Der ehemalige britische Staatsminister im Kabinettsbüro, Lord David Frost. [EPA-EFE/OLIVIER HOSLET]

Nach dem überraschenden Rücktritt von Brexit-Minister David Frost am Samstag wird Außenministerin Liz Truss die Verantwortung für die Verhandlungen über die Zukunft des Nordirland-Protokolls übernehmen. Frost erklärte, er sei vom Kurs der Regierung von Boris Johnson desillusioniert.

Die Wiedereinführung der COVID-Beschränkungen und das Versäumnis, eine Wirtschaft mit niedrigen Steuern und geringer Regulierung anzustreben, wären Gründe für Frosts Entscheidung gewesen.

Außenministerin Truss hat sich bei den Anhänger:innen der Konservativen als eines der beliebtesten Mitglieder von Johnsons Kabinett und als potenzielle Kandidatin für den Parteivorsitz erwiesen.

Gleichzeitig wird immer wahrscheinlicher, dass Johnson in den kommenden Monaten mit einem Misstrauensvotum seiner Partei konfrontiert wird. Die Abgeordneten warnen davor, dass er die angeschlagene Regierung schnell in den Griff bekommen muss.

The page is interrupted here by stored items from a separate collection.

This design comes from an exercise in tuning for small area, a short achievable clock period and few clock cycles on the open sky130 flow, not from production work. No run shown here included a check of the RTL's function; only the layout flow was run.

==> flow/design.v <==
package mfh_pkg;
	localparam int VAL_W = 18;    
	localparam int DEG_W = 9;
	localparam int CFG_W = 16;
	localparam int XW  = 34;
	localparam int YAW = 34;
	localparam int YBW = 27;
	localparam int SW  = 24;      
	localparam logic [CFG_W-1:0] TIMEOUT_RESET = 16'd50;
	localparam logic [7:0] CH_S     = 8'h53;
	localparam logic [7:0] CH_PLUS  = 8'h2B;
	localparam logic [7:0] CH_MINUS = 8'h2D;
	localparam logic [1:0] PH_BLANK = 2'd0;
	localparam logic [1:0] PH_SIGN  = 2'd1;
	localparam logic [1:0] PH_DIGIT = 2'd2;
	localparam logic [1:0] PH_STOP  = 2'd3;
	localparam logic [1:0] RUN_XZ      = 2'd0;
	localparam logic [1:0] RUN_HEADING = 2'd1;
	localparam logic [1:0] RUN_YZ      = 2'd2;
	localparam logic signed [SW-1:0] ATAN0 = 24'sd2949120;
	function automatic logic [SW-1:0] atan_a(input logic [2:0] j);
		logic [SW-1:0] v;
		case (j)
			3'd0:    v = 24'd1740967;
			3'd1:    v = 24'd919879;
			3'd2:    v = 24'd466945;
			3'd3:    v = 24'd234379;
			3'd4:    v = 24'd117304;
			3'd5:    v = 24'd58666;
			3'd6:    v = 24'd29335;
			default: v = 24'd14668;
		endcase
		atan_a = v;
	endfunction
	function automatic logic [SW-1:0] atan_b(input logic [2:0] j);
		logic [SW-1:0] v;
		case (j)
			3'd0:    v = 24'd7334;
			3'd1:    v = 24'd3667;
			3'd2:    v = 24'd1833;
			3'd3:    v = 24'd917;
			3'd4:    v = 24'd458;
			3'd5:    v = 24'd229;
			default: v = 24'd115;
		endcase
		atan_b = v;
	endfunction
endpackage
module mfh_cordic_step #(
	parameter int YW  = 34,
	parameter int SH0 = 1
) (
	input  logic [2:0]                    j,
	input  logic [mfh_pkg::XW-1:0]        x,
	input  logic signed [YW-1:0]          y,
	input  logic signed [mfh_pkg::SW-1:0] s,
	output logic [mfh_pkg::XW-1:0]        x_n,
	output logic signed [YW-1:0]          y_n,
	output logic signed [mfh_pkg::SW-1:0] s_n
);
	localparam int XW = mfh_pkg::XW;
	localparam int SW = mfh_pkg::SW;
	logic                 neg;
	logic signed [YW-1:0] ysh0, ysh;
	logic [XW-1:0]        xsh0, xsh;
	logic [SW-1:0]        t;
	logic signed [XW-1:0] ysh_x;
	logic [XW:0]          x_sum;
	logic [YW:0]          y_sum;
	logic [SW:0]          s_sum;
	assign neg  = y[YW-1];
	assign ysh0 = y >>> SH0;
	assign xsh0 = x >> SH0;
	assign ysh  = ysh0 >>> j;
	assign xsh  = xsh0 >> j;
	assign t    = (SH0 == 1) ? mfh_pkg::atan_a(j) : mfh_pkg::atan_b(j);
	assign ysh_x = ysh;
	assign x_sum = {x, 1'b1} + {ysh_x ^ {XW{neg}}, neg};
	assign y_sum = {y, 1'b1} + {xsh[YW-1:0] ^ {YW{!neg}}, !neg};
	assign s_sum = {s, 1'b1} + {t ^ {SW{neg}}, neg};
	assign x_n = x_sum[XW:1];
	assign y_n = y_sum[YW:1];
	assign s_n = s_sum[SW:1];
endmodule
module magnetometer_frame_heading (
	input  logic                                 clk,
	input  logic                                 arst_n,
	input  logic                                 in_valid,
	output logic                                 in_stall,
	input  logic                                 command,
	input  logic [7:0]                           rx_byte,
	output logic                                 out_valid,
	input  logic                                 out_stall,
	output logic                                 send_request,
	output logic                                 frame_done,
	output logic                                 frame_ok,
	output logic [mfh_pkg::DEG_W-1:0]            heading_deg,
	output logic [mfh_pkg::DEG_W-1:0]            tilt_xz_deg,
	output logic [mfh_pkg::DEG_W-1:0]            tilt_yz_deg,
	output logic signed [mfh_pkg::VAL_W-1:0]     field_x,
	output logic signed [mfh_pkg::VAL_W-1:0]     field_y,
	output logic signed [mfh_pkg::VAL_W-1:0]     field_z,
	input  logic                                 cfg_we,
	input  logic [0:0]                           cfg_index,
	input  logic [mfh_pkg::CFG_W-1:0]            cfg_data
);
	localparam int XW  = mfh_pkg::XW;
	localparam int YAW = mfh_pkg::YAW;
	localparam int YBW = mfh_pkg::YBW;
	localparam int SW  = mfh_pkg::SW;
	localparam int VW  = mfh_pkg::VAL_W;
	localparam int DW  = mfh_pkg::DEG_W;
	logic [15:0]          timeout_q;
	logic                 link_q;
	logic                 in_stall_q;
	logic [4:0]           pos_q;
	logic                 win_x_q, win_z_q, win_y_q, first_q;
	logic                 start_q;
	logic [15:0]          silence_q;
	logic                 armed_q;
	logic [1:0]           ph_q;
	logic                 mn_q;
	logic signed [VW-1:0] vx_q, vz_q, vy_q;
	logic [1:0]           ld_q;       
	logic                 jc_q;       
	logic                 ld_hd_q, ld_yz_q;   
	logic                 a_v_q, a_spec_q, a_ex_q;
	logic [1:0]           a_t_q;
	logic [2:0]           a_code_q, a_j_q;
	logic [XW-1:0]        a_x_q;
	logic signed [YAW-1:0] a_y_q;
	logic signed [SW-1:0] a_s_q;
	logic                 b_v_q, b_spec_q, b_ex_q;
	logic [1:0]           b_t_q;
	logic [2:0]           b_code_q, b_j_q;
	logic [XW-1:0]        b_x_q;
	logic signed [YBW-1:0] b_y_q;
	logic signed [SW-1:0] b_s_q;
	logic                 o_valid_q, o_fill_q;
	logic                 o_send_q, o_done_q, o_ok_q;
	logic [DW-1:0]        o_head_q, o_xz_q, o_yz_q;
	logic signed [VW-1:0] o_x_q, o_y_q, o_z_q;
	logic        in_acc, acc_byte, acc_tick, close, close_now;
	logic [15:0] tick_inc, limit;
	logic        tick_fire, drop, fire_res;
	assign in_acc    = in_valid && !in_stall_q;
	assign acc_byte  = in_acc && !command;
	assign acc_tick  = in_acc && command;
	assign close     = (pos_q == 5'd27);
	assign close_now = acc_byte && close;
	assign tick_inc  = silence_q + 16'd1;
	assign limit     = (timeout_q == 16'd0) ? 16'd1 : timeout_q;
	assign tick_fire = armed_q && (tick_inc >= limit);
	assign drop      = acc_tick && tick_fire;
	assign fire_res  = drop && link_q;
	logic                 win_x, win_z, win_y, win, first;
	logic                 blank, digit, sgn;
	logic [1:0]           ph_cur, ph_nxt;
	logic                 mn_cur, mn_nxt, take_digit;
	logic signed [VW-1:0] v_sel, v_cur, v_nxt, v_dig, v10;
	logic [VW-5:0]        v10_p, v10_m;
	logic [5:0]           lo;
	assign win_x = win_x_q;
	assign win_z = win_z_q;
	assign win_y = win_y_q;
	assign win   = win_x || win_z || win_y;
	assign first = first_q;
	assign blank = (rx_byte == 8'h20) || (rx_byte >= 8'h09 && rx_byte <= 8'h0D);
	assign digit = (rx_byte >= 8'h30) && (rx_byte <= 8'h39);
	assign sgn   = (rx_byte == mfh_pkg::CH_PLUS) || (rx_byte == mfh_pkg::CH_MINUS);
	always_comb begin
		v_sel  = win_x ? vx_q : (win_z ? vz_q : vy_q);
		ph_cur = first ? mfh_pkg::PH_BLANK : ph_q;
		mn_cur = first ? 1'b0 : mn_q;
		v_cur  = first ? '0 : v_sel;
		ph_nxt = ph_cur;
		mn_nxt = mn_cur;
		take_digit = 1'b0;
		case (ph_cur)
			mfh_pkg::PH_BLANK: begin
				if (blank) begin
					ph_nxt = mfh_pkg::PH_BLANK;
				end else if (sgn) begin
					ph_nxt = mfh_pkg::PH_SIGN;
					mn_nxt = (rx_byte == mfh_pkg::CH_MINUS);
				end else if (digit) begin
					ph_nxt = mfh_pkg::PH_DIGIT;
					take_digit = 1'b1;
				end else begin
					ph_nxt = mfh_pkg::PH_STOP;
				end
			end
			mfh_pkg::PH_SIGN, mfh_pkg::PH_DIGIT: begin
				if (digit) begin
					ph_nxt = mfh_pkg::PH_DIGIT;
					take_digit = 1'b1;
				end else begin
					ph_nxt = mfh_pkg::PH_STOP;
				end
			end
			default: begin
			end
		endcase
		v10   = (v_cur <<< 3) + (v_cur <<< 1);
		v10_p = v10[VW-1:4] + 14'd1;
		v10_m = v10[VW-1:4] - 14'd1;
		lo    = {2'b00, v10[3:0]} + (mn_cur ? -{2'b00, rx_byte[3:0]} : {2'b00, rx_byte[3:0]});
		v_dig = {({(VW-4){!lo[5] &&  lo[4]}} & v10_p)
			| ({(VW-4){lo[5]}} & v10_m)
			| ({(VW-4){!lo[4]}} & v10[VW-1:4]), lo[3:0]};
		v_nxt = take_digit ? v_dig : v_cur;
	end
	logic signed [VW-1:0] y_op, x_op;
	logic                 xneg, yneg, xzero, yzero, eqmag, ld_ex, ld_s;
	logic [VW-1:0]        x1, cx, cy;
	logic signed [VW-1:0] y1;
	logic [2:0]           ld_code;
	logic                 ld_ready, a_free, a_load, a_iter, a_xfer, spec_new;
	logic                 b_free, b_wb;
	logic [XW-1:0]        a_x_n;
	logic signed [YAW-1:0] a_y_n;
	logic signed [SW-1:0] a_s_n;
	always_comb begin
		y_op  = ld_yz_q ? vy_q : vx_q;
		x_op  = ld_hd_q ? vy_q : vz_q;
		xneg  = x_op[VW-1];
		yneg  = y_op[VW-1];
		xzero = (x_op == '0);
		yzero = (y_op == '0);
		ld_s  = xneg ^ yneg;
		cx    = {{(VW-2){1'b0}}, xneg && yneg, ld_s};
		cy    = {{(VW-2){1'b0}}, xneg && !yneg, !ld_s};
		x1    = (x_op ^ {VW{xneg}}) + (y_op ^ {VW{yneg}}) + cx;
		y1    = (y_op ^ {VW{xneg}}) + (x_op ^ {VW{!yneg}}) + cy;
		eqmag = (x_op == y_op) || ((x_op ^ y_op) == ((x_op | y_op) << 1));
		ld_ex = xzero || yzero || eqmag;
		if (yzero) begin
			ld_code = xneg ? 3'd4 : 3'd0;
		end else if (xzero) begin
			ld_code = yneg ? 3'd6 : 3'd2;
		end else if (eqmag) begin
			ld_code = xneg ? (yneg ? 3'd5 : 3'd3) : (yneg ? 3'd7 : 3'd1);
		end else begin
			ld_code = xneg ? 3'd4 : 3'd0;
		end
	end
	assign ld_ready = (ld_q != 2'd3) && (jc_q || (start_q &&
		((ld_q == mfh_pkg::RUN_XZ) ? (pos_q >= 5'd17) : (pos_q >= 5'd25))));
	assign b_wb     = b_v_q && (b_j_q == 3'd7) && !b_spec_q;
	assign b_free   = !b_v_q || b_wb;
	assign a_xfer   = a_v_q && (a_j_q == 3'd7) && b_free;
	assign a_iter   = a_v_q && ((a_j_q != 3'd7) || b_free);
	assign a_free   = !a_v_q || a_xfer;
	assign a_load   = ld_ready && a_free;
	assign spec_new = !jc_q && !close_now;
	mfh_cordic_step #(.YW(YAW), .SH0(1)) u_step_a (
		.j   (a_j_q),
		.x   (a_x_q),
		.y   (a_y_q),
		.s   (a_s_q),
		.x_n (a_x_n),
		.y_n (a_y_n),
		.s_n (a_s_n)
	);
	logic [XW-1:0]         b_x_n;
	logic signed [YBW-1:0] b_y_n;
	logic signed [SW-1:0]  b_s_n;
	logic signed [9:0]     k_off, v_deg;
	logic signed [7:0]     s_hi;
	logic                  s_frac;
	logic [DW-1:0]         deg;
	mfh_cordic_step #(.YW(YBW), .SH0(9)) u_step_b (
		.j   (b_j_q),
		.x   (b_x_q),
		.y   (b_y_q),
		.s   (b_s_q),
		.x_n (b_x_n),
		.y_n (b_y_n),
		.s_n (b_s_n)
	);
	always_comb begin
		case (b_code_q)
			3'd0:    k_off = 10'sd0;
			3'd1:    k_off = -10'sd45;
			3'd2:    k_off = -10'sd90;
			3'd3:    k_off = -10'sd135;
			3'd4:    k_off = -10'sd180;
			3'd5:    k_off = -10'sd225;
			3'd6:    k_off = -10'sd270;
			default: k_off = -10'sd315;
		endcase
		k_off  = k_off + ((b_t_q == mfh_pkg::RUN_HEADING) ? 10'sd270 : 10'sd180);
		s_hi   = b_s_q[SW-1:16];
		s_frac = |b_s_q[15:0];
		v_deg  = b_ex_q ? k_off : k_off - 10'(s_hi) - 10'(s_frac);
		if (v_deg < 0) begin
			deg = DW'(v_deg + 10'sd360);
		end else if (v_deg >= 10'sd360) begin
			deg = DW'(v_deg - 10'sd360);
		end else begin
			deg = DW'(v_deg);
		end
	end
	logic [4:0]  pos_d;
	logic [1:0]  ld_d, ld_inc;
	logic        jc_d, o_fill_d, o_valid_d, maybe_fire, stall_d;
	always_comb begin
		pos_d = pos_q;
		if (acc_byte) begin
			pos_d = close ? 5'd0 : pos_q + 5'd1;
		end else if (drop) begin
			pos_d = 5'd0;
		end
		ld_inc = ld_q + (a_load ? 2'd1 : 2'd0);
		ld_d   = ld_inc;
		jc_d   = jc_q;
		if (close_now) begin
			if (ld_inc == 2'd3) begin
				ld_d = 2'd0;
				jc_d = 1'b0;
			end else begin
				jc_d = start_q;
			end
		end else if (jc_q) begin
			if (ld_inc == 2'd3) begin
				ld_d = 2'd0;
				jc_d = 1'b0;
			end
		end else if (drop) begin
			ld_d = 2'd0;
		end
		o_fill_d  = o_fill_q;
		o_valid_d = o_valid_q && out_stall;
		if (close_now) begin
			o_fill_d  = start_q;
			o_valid_d = !start_q;
		end else if (fire_res) begin
			o_valid_d = 1'b1;
		end else if (b_wb && b_t_q == mfh_pkg::RUN_YZ) begin
			o_fill_d  = 1'b0;
			o_valid_d = 1'b1;
		end
		maybe_fire = ({1'b0, silence_q} + 17'd2) >= {1'b0, limit};
		stall_d = ((o_fill_d || o_valid_d) && ((pos_d == 5'd27) || maybe_fire))
			|| (jc_d && (((ld_d != mfh_pkg::RUN_YZ) && (pos_d == 5'd4)) || (pos_d == 5'd12)));
	end
	always_ff @(posedge clk or negedge arst_n) begin
		if (!arst_n) begin
			timeout_q  <= mfh_pkg::TIMEOUT_RESET;
			link_q     <= 1'b1;
			in_stall_q <= 1'b0;
			pos_q      <= '0;
			win_x_q    <= 1'b0;
			win_z_q    <= 1'b0;
			win_y_q    <= 1'b0;
			first_q    <= 1'b0;
			start_q    <= 1'b0;
			silence_q  <= '0;
			armed_q    <= 1'b1;
			ld_q       <= '0;
			ld_hd_q    <= 1'b0;
			ld_yz_q    <= 1'b0;
			jc_q       <= 1'b0;
			a_v_q      <= 1'b0;
			b_v_q      <= 1'b0;
			o_valid_q  <= 1'b0;
			o_fill_q   <= 1'b0;
		end else begin
			if (cfg_we) begin
				if (cfg_index[0]) begin
					link_q <= cfg_data[0];
				end else begin
					timeout_q <= cfg_data;
				end
			end
			in_stall_q <= stall_d;
			pos_q      <= pos_d;
			win_x_q    <= (pos_d >= 5'd4)  && (pos_d <= 5'd8);
			win_z_q    <= (pos_d >= 5'd12) && (pos_d <= 5'd16);
			win_y_q    <= (pos_d >= 5'd20) && (pos_d <= 5'd24);
			first_q    <= (pos_d == 5'd4) || (pos_d == 5'd12) || (pos_d == 5'd20);
			ld_q       <= ld_d;
			ld_hd_q    <= (ld_d == mfh_pkg::RUN_HEADING);
			ld_yz_q    <= (ld_d == mfh_pkg::RUN_YZ);
			jc_q       <= jc_d;
			o_fill_q   <= o_fill_d;
			o_valid_q  <= o_valid_d;
			if (acc_byte) begin
				silence_q <= '0;
				armed_q   <= 1'b1;
				if (close) begin
					start_q <= 1'b0;
				end else if (pos_q == 5'd0) begin
					start_q <= (rx_byte == mfh_pkg::CH_S);
				end
			end else if (acc_tick && armed_q) begin
				if (tick_fire) begin
					start_q   <= 1'b0;
					silence_q <= '0;
					armed_q   <= link_q;
				end else begin
					silence_q <= tick_inc;
				end
			end
			if (a_load) begin
				a_v_q <= !(drop && spec_new);
			end else if (a_xfer) begin
				a_v_q <= 1'b0;
			end else if (drop && a_spec_q) begin
				a_v_q <= 1'b0;
			end
			if (a_xfer) begin
				b_v_q <= !(drop && a_spec_q);
			end else if (b_wb) begin
				b_v_q <= 1'b0;
			end else if (drop && b_spec_q) begin
				b_v_q <= 1'b0;
			end
		end
	end
	always_ff @(posedge clk) begin
		if (acc_byte && win) begin
			ph_q <= ph_nxt;
			mn_q <= mn_nxt;
			if (win_x) vx_q <= v_nxt;
			if (win_z) vz_q <= v_nxt;
			if (win_y) vy_q <= v_nxt;
		end
		if (a_load) begin
			a_spec_q <= spec_new;
			a_t_q    <= ld_q;
			a_code_q <= ld_code;
			a_ex_q   <= ld_ex;
			a_j_q    <= 3'd0;
			a_x_q    <= {x1, 16'd0};
			a_y_q    <= {y1, 16'd0};
			a_s_q    <= ld_s ? -mfh_pkg::ATAN0 : mfh_pkg::ATAN0;
		end else begin
			if (close_now) begin
				a_spec_q <= 1'b0;
			end
			if (a_iter) begin
				a_j_q <= a_j_q + 3'd1;
				a_x_q <= a_x_n;
				a_y_q <= a_y_n;
				a_s_q <= a_s_n;
			end
		end
		if (a_xfer) begin
			b_spec_q <= a_spec_q && !close_now;
			b_t_q    <= a_t_q;
			b_code_q <= a_code_q;
			b_ex_q   <= a_ex_q;
			b_j_q    <= 3'd0;
			b_x_q    <= a_x_n;
			b_y_q    <= a_y_n[YBW-1:0];
			b_s_q    <= a_s_n;
		end else begin
			if (close_now) begin
				b_spec_q <= 1'b0;
			end
			if (b_v_q && b_j_q != 3'd7) begin
				b_j_q <= b_j_q + 3'd1;
				b_x_q <= b_x_n;
				b_y_q <= b_y_n;
				b_s_q <= b_s_n;
			end
		end
		if (close_now) begin
			o_send_q <= link_q;
			o_done_q <= 1'b1;
			o_ok_q   <= start_q;
			o_head_q <= '0;
			o_xz_q   <= '0;
			o_yz_q   <= '0;
			o_x_q    <= start_q ? vx_q : '0;
			o_y_q    <= start_q ? vy_q : '0;
			o_z_q    <= start_q ? vz_q : '0;
		end else if (fire_res) begin
			o_send_q <= 1'b1;
			o_done_q <= 1'b0;
			o_ok_q   <= 1'b0;
			o_head_q <= '0;
			o_xz_q   <= '0;
			o_yz_q   <= '0;
			o_x_q    <= '0;
			o_y_q    <= '0;
			o_z_q    <= '0;
		end else if (b_wb) begin
			case (b_t_q)
				mfh_pkg::RUN_XZ:      o_xz_q   <= deg;
				mfh_pkg::RUN_HEADING: o_head_q <= deg;
				default:              o_yz_q   <= deg;
			endcase
		end
	end
	assign in_stall     = in_stall_q;
	assign out_valid    = o_valid_q;
	assign send_request = o_send_q;
	assign frame_done   = o_done_q;
	assign frame_ok     = o_ok_q;
	assign heading_deg  = o_head_q;
	assign tilt_xz_deg  = o_xz_q;
	assign tilt_yz_deg  = o_yz_q;
	assign field_x      = o_x_q;
	assign field_y      = o_y_q;
	assign field_z      = o_z_q;
endmodule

Der Verlust von Frost ist ein besonders schwerer Schlag für Johnson. Die Öffentlichkeit ist zunehmend verärgert über die Enthüllungen von Partys, die Johnsons hochrangige Beamt:innen unter Verletzung der Abriegelungsregeln veranstaltet haben, und über den Verlust eines sehr sicheren Sitzes der Konservativen nach einem Korruptionsskandal.

Frost war Johnsons Berater als Außenminister während der Amtszeit von Theresa May, bevor er ausgewählt wurde, das Brexit-Abkommen mit der EU auszuhandeln.

Sein ruppiger Stil hat in diesem Jahr zu einer Reihe von Streitigkeiten mit der EU und Frankreich über die Umsetzung des Post-Brexit-Handels- und Kooperationsabkommens geführt.

Frost soll zudem verärgert gewesen sein über die jüngsten Briefings des Außenministeriums für EU-Korrespondent:innen, in denen angedeutet wurde, dass das Vereinigte Königreich seine Haltung zur Rolle des Europäischen Gerichtshofs aufgeweicht habe.

Die französische Regierung hat die Gelegenheit bereits genutzt, um zu besseren Beziehungen mit London aufzurufen. Es sei „an der Zeit, dass die britische Regierung im Interesse aller ein Klima des Vertrauens mit Frankreich und der EU wieder aufbaut“, so Europaminister Clément Beaune.